**WHAT YOU SHOULD DO**
Check every line below for the string "power". Copy the ones that have it.

Records from a collection:
□ □ □ □ □ □ □
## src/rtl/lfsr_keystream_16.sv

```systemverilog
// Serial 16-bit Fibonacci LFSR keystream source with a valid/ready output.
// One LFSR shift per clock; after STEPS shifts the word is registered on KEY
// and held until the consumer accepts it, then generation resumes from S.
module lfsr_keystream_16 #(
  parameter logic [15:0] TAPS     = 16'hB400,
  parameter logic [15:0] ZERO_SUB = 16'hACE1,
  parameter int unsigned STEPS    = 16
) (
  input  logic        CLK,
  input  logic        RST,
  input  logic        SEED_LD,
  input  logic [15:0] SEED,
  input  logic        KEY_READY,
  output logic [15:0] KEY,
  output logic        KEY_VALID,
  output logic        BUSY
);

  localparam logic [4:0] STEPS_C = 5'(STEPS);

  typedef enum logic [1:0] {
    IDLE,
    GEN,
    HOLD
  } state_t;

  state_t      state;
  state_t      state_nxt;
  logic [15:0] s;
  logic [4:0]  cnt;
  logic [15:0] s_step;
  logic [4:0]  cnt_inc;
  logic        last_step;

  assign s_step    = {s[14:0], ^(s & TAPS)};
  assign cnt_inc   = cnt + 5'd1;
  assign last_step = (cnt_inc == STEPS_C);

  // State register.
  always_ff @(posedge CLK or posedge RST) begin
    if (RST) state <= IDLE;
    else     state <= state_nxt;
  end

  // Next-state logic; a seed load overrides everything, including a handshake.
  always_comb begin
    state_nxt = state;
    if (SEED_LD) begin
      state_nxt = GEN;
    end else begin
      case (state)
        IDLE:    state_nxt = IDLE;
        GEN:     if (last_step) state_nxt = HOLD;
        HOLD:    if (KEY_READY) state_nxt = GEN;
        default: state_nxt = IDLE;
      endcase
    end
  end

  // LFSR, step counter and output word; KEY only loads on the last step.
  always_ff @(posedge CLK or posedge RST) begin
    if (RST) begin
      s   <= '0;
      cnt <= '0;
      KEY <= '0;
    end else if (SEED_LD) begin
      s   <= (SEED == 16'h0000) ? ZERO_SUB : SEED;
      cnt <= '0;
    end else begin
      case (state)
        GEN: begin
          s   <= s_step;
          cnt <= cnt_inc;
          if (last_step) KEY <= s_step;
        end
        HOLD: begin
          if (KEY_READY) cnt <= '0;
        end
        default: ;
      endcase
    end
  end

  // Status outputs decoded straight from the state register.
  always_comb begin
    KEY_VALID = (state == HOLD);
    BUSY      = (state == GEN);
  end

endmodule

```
□ □ □ □ □ □ □
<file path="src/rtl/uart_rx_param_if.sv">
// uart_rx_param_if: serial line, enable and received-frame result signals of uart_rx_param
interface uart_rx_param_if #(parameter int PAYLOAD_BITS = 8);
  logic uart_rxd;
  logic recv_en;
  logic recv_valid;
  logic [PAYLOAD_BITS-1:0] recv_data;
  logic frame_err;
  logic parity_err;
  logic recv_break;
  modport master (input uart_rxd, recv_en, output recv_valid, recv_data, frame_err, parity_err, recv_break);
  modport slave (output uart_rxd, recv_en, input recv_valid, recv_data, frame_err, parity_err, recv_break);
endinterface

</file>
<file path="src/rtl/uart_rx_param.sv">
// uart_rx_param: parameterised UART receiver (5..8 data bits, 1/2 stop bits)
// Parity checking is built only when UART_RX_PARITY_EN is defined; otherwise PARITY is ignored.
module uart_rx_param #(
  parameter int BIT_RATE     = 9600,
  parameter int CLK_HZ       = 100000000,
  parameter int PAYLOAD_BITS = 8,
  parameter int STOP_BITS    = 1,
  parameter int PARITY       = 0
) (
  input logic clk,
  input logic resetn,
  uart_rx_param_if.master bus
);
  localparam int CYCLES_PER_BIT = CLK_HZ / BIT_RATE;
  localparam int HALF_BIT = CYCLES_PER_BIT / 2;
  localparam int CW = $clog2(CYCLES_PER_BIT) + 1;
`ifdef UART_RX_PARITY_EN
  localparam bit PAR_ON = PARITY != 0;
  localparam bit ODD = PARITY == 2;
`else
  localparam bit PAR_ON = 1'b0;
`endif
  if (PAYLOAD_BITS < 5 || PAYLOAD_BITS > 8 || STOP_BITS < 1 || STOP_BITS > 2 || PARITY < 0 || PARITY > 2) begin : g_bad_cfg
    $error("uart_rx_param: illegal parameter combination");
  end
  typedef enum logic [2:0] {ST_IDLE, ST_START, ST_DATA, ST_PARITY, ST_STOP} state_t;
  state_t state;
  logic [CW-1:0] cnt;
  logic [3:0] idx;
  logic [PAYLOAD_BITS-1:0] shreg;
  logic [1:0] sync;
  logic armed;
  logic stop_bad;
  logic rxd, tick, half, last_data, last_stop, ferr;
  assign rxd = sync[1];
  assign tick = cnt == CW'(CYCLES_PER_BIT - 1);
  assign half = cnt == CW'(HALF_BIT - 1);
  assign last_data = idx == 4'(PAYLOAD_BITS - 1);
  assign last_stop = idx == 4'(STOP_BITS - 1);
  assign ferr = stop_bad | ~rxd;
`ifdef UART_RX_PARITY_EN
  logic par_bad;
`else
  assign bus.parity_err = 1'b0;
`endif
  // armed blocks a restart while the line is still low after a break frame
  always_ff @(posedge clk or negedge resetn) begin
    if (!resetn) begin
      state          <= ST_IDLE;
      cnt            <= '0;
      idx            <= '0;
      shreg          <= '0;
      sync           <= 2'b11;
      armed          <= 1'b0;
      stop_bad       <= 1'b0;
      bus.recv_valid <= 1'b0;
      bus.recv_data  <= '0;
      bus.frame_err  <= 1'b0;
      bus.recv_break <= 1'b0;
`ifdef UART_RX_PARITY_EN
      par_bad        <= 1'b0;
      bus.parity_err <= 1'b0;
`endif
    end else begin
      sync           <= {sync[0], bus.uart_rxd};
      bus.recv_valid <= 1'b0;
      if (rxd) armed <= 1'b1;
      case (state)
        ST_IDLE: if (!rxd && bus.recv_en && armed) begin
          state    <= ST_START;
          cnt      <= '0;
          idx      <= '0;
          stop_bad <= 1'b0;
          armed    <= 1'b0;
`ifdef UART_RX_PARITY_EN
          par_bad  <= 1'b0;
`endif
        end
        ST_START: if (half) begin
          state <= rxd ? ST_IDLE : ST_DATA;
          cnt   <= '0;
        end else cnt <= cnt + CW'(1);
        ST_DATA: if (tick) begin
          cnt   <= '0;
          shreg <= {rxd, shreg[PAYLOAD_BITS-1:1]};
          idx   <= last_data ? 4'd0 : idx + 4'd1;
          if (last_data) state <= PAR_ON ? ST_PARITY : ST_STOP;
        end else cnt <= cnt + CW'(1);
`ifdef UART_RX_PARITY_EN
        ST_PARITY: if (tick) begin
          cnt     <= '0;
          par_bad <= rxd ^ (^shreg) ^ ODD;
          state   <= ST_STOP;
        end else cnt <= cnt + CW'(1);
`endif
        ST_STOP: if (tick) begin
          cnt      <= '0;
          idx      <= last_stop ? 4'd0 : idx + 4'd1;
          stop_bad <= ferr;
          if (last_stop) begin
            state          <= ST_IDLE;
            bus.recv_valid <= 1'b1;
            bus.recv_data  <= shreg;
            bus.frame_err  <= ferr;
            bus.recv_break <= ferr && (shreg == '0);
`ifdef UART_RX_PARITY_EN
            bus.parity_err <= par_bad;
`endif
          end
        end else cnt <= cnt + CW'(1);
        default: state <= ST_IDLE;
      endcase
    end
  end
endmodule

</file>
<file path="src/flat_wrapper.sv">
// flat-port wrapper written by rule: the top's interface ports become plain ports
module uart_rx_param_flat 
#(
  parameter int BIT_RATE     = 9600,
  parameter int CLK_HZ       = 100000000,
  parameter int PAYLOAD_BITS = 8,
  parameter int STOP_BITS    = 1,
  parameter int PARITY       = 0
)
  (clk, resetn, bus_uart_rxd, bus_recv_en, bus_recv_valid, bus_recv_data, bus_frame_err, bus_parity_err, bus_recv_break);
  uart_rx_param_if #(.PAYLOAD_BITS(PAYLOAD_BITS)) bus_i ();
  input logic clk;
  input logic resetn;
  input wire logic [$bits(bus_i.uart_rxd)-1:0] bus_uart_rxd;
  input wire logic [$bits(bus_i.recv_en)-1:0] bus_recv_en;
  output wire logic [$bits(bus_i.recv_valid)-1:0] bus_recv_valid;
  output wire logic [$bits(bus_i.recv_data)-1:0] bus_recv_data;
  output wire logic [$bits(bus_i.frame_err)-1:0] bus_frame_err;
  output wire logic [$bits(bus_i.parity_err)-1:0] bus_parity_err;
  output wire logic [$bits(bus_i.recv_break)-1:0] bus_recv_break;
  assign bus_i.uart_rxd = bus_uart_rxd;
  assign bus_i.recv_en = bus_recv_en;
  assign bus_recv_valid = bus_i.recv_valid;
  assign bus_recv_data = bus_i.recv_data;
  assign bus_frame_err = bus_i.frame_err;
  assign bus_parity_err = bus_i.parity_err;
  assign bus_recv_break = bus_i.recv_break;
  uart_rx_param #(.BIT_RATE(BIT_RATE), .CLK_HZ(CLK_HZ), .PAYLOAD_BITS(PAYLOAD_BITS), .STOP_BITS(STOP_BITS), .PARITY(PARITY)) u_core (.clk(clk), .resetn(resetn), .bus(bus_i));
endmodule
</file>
□ □ □ □ □ □ □
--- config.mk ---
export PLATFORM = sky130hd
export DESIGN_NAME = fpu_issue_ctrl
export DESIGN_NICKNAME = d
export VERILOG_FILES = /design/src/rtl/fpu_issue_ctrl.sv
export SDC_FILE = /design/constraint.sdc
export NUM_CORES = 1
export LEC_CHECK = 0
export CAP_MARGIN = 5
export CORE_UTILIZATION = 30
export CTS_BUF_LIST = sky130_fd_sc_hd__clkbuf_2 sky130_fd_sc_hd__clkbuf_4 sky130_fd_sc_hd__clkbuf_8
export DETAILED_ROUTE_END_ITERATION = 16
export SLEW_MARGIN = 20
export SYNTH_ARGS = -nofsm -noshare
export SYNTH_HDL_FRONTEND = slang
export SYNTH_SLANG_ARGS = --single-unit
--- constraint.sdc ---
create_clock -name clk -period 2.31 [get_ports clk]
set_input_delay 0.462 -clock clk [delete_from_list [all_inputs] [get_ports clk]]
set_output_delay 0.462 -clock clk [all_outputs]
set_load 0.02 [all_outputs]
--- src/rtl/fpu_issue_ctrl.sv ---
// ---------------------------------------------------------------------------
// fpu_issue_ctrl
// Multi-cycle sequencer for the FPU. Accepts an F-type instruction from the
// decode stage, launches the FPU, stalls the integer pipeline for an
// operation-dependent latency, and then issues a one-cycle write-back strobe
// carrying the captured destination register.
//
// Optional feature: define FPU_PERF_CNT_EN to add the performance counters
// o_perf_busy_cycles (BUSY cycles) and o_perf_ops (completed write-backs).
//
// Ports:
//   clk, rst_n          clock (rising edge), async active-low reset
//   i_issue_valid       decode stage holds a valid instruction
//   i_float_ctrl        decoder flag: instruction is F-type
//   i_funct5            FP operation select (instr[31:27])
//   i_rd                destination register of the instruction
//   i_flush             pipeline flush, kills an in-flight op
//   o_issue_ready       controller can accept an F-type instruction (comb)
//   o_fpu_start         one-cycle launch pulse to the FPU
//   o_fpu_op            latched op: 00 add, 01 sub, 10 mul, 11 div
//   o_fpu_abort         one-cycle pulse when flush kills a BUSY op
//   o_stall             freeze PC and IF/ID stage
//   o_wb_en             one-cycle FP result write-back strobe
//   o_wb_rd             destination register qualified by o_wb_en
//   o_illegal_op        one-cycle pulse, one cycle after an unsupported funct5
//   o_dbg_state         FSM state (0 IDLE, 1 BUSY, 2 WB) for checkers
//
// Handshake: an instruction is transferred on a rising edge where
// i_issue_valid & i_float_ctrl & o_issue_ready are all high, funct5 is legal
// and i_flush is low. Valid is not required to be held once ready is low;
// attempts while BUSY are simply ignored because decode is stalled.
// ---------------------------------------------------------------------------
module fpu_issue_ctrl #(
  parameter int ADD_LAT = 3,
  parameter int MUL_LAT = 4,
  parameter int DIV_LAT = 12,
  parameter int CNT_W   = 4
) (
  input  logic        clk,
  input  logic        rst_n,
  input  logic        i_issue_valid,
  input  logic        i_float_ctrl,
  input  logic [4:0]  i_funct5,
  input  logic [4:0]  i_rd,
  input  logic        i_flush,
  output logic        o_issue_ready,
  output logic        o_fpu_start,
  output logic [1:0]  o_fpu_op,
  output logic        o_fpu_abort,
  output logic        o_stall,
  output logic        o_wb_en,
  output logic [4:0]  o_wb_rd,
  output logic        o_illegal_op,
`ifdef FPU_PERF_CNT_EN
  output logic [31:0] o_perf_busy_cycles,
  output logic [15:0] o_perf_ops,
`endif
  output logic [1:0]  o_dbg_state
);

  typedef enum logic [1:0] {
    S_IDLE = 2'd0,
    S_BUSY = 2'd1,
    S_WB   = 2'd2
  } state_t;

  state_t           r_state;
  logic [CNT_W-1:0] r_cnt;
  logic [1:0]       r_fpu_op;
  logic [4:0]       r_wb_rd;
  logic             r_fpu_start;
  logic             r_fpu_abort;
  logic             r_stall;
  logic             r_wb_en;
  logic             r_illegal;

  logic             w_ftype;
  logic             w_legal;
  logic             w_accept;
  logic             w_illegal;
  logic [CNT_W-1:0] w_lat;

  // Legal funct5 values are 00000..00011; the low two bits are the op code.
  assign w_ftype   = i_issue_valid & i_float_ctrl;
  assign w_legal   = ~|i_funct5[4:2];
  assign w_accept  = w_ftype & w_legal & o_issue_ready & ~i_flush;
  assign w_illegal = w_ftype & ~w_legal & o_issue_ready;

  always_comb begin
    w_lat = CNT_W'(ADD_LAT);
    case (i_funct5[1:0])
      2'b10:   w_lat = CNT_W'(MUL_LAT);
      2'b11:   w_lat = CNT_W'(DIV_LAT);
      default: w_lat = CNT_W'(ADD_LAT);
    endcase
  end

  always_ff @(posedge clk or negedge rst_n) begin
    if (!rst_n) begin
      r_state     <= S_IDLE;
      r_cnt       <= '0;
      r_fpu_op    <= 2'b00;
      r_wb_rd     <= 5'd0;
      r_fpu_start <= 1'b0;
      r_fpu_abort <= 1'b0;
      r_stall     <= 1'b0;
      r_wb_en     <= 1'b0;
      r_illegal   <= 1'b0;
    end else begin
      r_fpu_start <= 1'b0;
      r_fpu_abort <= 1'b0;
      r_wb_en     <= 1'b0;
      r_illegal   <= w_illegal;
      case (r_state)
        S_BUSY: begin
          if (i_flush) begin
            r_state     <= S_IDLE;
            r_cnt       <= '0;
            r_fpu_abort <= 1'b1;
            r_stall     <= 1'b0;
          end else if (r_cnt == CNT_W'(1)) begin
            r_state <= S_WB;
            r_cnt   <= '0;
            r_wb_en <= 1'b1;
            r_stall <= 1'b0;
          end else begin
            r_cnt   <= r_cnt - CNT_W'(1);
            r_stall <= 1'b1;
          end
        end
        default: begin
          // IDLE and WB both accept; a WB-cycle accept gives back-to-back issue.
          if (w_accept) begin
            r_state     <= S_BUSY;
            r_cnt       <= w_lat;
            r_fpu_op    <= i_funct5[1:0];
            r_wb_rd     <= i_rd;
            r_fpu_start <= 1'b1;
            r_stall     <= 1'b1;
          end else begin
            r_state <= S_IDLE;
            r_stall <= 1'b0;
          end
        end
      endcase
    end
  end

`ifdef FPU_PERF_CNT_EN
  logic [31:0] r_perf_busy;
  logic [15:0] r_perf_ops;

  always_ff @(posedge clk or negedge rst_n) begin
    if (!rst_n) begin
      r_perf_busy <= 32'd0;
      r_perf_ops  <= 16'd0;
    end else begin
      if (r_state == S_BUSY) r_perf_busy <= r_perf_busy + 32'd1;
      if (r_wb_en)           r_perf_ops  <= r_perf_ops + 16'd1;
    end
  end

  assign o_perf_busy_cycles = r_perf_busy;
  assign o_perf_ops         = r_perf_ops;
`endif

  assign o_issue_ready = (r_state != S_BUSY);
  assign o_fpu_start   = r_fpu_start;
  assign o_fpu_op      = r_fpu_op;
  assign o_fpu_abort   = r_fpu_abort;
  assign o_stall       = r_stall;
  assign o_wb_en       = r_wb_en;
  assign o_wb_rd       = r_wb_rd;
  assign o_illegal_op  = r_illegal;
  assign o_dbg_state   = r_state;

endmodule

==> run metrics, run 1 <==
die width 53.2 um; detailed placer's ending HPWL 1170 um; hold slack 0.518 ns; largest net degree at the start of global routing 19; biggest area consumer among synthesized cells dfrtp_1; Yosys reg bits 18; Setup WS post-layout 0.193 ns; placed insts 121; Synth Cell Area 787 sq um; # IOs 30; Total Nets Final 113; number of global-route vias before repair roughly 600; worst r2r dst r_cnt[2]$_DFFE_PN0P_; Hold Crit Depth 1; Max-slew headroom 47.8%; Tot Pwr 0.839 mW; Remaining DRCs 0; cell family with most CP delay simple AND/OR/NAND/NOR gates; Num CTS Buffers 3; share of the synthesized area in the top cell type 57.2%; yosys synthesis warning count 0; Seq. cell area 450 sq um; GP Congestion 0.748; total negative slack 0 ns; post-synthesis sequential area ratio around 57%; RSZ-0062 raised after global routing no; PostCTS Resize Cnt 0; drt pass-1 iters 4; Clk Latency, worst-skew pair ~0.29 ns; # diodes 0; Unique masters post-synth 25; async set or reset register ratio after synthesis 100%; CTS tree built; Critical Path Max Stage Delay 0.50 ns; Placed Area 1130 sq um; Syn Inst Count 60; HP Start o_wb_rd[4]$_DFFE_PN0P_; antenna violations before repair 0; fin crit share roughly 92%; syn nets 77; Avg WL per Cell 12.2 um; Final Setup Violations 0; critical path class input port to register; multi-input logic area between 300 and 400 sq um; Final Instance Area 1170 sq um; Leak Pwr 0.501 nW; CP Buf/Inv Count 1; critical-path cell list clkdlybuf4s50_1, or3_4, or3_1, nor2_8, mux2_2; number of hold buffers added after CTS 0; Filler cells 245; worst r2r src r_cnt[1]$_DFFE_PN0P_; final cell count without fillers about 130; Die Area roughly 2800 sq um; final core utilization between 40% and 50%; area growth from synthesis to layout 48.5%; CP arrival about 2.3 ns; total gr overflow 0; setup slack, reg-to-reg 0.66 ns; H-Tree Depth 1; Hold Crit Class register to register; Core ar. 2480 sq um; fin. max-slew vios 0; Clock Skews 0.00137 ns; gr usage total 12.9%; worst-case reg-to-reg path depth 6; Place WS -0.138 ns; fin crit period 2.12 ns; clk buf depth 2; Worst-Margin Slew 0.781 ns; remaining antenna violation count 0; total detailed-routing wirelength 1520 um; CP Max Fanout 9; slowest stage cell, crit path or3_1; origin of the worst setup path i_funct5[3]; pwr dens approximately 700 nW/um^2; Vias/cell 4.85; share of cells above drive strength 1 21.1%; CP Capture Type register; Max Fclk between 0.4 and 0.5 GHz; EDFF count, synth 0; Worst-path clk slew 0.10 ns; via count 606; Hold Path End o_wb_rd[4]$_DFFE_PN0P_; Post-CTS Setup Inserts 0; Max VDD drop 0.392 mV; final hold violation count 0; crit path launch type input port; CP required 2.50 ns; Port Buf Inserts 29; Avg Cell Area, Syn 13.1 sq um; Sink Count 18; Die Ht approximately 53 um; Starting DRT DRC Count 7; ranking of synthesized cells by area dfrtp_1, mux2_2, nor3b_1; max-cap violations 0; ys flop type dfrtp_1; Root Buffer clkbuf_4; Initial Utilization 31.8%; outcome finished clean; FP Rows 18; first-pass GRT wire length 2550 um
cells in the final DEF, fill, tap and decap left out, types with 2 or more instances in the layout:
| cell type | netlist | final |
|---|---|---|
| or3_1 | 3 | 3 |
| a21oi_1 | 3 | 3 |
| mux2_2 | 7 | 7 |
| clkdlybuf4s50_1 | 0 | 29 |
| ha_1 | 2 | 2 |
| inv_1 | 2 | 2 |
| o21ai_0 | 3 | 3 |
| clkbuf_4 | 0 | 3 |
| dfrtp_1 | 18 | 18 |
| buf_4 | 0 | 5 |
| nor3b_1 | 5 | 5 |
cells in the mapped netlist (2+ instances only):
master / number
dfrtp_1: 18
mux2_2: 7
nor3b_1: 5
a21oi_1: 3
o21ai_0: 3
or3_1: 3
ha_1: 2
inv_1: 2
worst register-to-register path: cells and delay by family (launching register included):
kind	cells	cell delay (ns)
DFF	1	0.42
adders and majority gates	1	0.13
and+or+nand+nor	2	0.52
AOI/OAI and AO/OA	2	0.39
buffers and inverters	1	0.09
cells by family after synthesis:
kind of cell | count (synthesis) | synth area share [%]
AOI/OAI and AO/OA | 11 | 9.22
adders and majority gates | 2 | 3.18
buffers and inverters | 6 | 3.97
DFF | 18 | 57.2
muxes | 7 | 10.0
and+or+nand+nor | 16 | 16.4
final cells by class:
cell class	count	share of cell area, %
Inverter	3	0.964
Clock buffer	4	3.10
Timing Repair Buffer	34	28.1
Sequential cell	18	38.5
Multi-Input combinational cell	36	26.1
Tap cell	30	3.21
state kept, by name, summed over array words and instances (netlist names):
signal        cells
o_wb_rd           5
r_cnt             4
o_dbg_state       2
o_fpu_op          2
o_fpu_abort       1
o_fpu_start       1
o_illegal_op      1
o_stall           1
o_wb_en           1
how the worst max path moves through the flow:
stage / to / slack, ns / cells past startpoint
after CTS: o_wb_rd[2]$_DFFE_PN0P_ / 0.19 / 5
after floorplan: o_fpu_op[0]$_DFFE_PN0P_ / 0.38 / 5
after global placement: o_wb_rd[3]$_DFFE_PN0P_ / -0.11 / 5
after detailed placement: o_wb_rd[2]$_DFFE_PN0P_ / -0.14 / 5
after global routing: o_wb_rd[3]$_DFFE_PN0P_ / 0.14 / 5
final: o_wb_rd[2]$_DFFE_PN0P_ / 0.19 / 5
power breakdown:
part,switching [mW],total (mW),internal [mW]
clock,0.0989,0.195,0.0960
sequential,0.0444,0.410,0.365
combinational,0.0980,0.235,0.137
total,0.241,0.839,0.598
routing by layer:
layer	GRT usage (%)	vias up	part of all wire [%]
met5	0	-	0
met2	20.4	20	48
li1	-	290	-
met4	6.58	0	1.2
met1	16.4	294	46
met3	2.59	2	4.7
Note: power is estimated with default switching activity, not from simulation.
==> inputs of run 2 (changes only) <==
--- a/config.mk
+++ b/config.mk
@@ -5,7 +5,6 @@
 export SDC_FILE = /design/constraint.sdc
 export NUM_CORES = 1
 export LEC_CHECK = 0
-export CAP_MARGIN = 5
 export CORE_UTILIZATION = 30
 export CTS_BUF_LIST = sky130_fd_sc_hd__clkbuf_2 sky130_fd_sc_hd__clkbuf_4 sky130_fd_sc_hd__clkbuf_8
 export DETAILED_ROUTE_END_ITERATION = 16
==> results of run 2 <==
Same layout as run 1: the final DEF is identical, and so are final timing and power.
□ □ □ □ □ □ □
**WRITTEN SOLUTION**
power breakdown:
Note: power is estimated with default switching activity, not from simulation.
Same layout as run 1: the final DEF is identical, and so are final timing and power.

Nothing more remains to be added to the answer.